▸ Activity:
Below are the entries; output exactly the lines from the one containing "Fill cell | 1524 | 5970" through the final line, inclusive.

▸ Information given:
----

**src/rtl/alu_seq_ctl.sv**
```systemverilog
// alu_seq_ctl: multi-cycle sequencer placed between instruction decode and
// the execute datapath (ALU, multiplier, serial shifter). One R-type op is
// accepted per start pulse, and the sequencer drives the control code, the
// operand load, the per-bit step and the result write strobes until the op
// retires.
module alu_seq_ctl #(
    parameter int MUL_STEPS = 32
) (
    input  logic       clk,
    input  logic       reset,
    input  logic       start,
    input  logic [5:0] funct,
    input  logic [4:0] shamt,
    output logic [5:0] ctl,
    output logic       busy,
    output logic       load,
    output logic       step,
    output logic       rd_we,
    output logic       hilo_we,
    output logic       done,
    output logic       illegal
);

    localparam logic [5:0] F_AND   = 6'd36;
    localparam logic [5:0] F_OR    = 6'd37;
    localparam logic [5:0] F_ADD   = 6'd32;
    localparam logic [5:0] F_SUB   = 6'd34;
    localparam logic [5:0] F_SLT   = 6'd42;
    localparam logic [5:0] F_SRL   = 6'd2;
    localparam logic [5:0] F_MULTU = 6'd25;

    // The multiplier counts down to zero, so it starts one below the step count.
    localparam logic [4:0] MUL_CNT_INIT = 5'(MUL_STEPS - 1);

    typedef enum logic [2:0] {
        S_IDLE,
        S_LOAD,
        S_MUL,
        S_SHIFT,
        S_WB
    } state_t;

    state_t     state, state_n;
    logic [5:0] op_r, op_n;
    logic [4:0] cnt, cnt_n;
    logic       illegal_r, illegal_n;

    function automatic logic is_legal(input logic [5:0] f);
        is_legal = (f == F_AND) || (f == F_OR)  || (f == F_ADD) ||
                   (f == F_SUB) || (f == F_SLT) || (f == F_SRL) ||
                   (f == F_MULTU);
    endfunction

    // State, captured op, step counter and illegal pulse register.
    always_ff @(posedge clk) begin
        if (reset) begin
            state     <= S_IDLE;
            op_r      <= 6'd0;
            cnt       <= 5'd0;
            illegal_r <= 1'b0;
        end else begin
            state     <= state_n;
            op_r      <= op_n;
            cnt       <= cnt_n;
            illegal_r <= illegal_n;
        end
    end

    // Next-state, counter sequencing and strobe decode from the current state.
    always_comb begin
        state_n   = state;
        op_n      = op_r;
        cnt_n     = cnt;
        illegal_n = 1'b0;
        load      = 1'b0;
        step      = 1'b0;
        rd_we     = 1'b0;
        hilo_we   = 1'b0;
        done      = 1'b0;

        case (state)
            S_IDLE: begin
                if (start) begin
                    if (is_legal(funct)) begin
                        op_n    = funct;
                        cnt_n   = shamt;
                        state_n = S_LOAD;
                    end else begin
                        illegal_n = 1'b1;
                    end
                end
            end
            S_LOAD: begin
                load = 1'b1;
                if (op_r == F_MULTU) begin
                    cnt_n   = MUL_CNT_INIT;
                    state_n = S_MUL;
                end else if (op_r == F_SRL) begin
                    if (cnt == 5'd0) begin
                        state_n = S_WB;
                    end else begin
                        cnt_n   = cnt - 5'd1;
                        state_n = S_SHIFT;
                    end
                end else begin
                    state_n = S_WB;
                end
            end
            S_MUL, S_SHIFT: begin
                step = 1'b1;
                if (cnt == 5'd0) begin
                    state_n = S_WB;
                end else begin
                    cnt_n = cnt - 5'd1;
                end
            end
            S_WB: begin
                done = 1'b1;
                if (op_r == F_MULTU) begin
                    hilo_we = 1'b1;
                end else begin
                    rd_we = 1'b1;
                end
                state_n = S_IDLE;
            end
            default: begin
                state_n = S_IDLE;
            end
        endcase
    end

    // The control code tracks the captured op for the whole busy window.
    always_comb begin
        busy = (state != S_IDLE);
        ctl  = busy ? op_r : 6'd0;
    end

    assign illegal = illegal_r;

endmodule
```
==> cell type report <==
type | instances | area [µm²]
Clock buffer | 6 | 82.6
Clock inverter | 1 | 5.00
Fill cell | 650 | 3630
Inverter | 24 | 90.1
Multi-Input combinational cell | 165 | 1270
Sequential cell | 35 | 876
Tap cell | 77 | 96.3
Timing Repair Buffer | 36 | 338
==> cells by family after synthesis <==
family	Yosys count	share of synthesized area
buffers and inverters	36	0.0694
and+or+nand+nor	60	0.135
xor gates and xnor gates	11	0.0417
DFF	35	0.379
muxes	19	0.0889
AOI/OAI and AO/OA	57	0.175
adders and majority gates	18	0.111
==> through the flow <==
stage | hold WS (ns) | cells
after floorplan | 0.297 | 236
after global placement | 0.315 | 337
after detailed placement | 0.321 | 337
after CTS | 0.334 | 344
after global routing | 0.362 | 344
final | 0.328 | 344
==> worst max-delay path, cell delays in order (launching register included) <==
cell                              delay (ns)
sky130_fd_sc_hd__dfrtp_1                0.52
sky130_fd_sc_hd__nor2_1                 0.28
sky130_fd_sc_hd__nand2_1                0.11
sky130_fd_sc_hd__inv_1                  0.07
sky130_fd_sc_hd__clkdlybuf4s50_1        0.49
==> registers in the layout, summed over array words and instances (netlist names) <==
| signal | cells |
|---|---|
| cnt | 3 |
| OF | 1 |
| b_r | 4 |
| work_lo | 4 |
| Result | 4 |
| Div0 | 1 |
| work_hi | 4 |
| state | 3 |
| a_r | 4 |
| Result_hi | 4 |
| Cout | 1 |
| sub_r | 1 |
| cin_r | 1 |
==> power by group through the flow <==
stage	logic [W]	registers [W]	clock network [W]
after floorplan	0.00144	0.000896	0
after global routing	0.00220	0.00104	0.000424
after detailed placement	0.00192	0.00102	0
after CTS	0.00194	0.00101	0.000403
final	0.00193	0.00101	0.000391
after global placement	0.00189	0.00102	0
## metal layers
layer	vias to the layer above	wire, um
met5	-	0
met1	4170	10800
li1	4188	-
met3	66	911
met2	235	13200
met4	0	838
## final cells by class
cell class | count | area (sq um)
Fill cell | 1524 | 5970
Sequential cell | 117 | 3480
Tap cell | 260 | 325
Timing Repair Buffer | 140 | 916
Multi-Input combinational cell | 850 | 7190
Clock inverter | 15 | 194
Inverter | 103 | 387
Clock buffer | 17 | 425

----

▸ Response to this task:
Fill cell | 1524 | 5970
Sequential cell | 117 | 3480
Tap cell | 260 | 325
Timing Repair Buffer | 140 | 916
Multi-Input combinational cell | 850 | 7190
Clock inverter | 15 | 194
Inverter | 103 | 387
Clock buffer | 17 | 425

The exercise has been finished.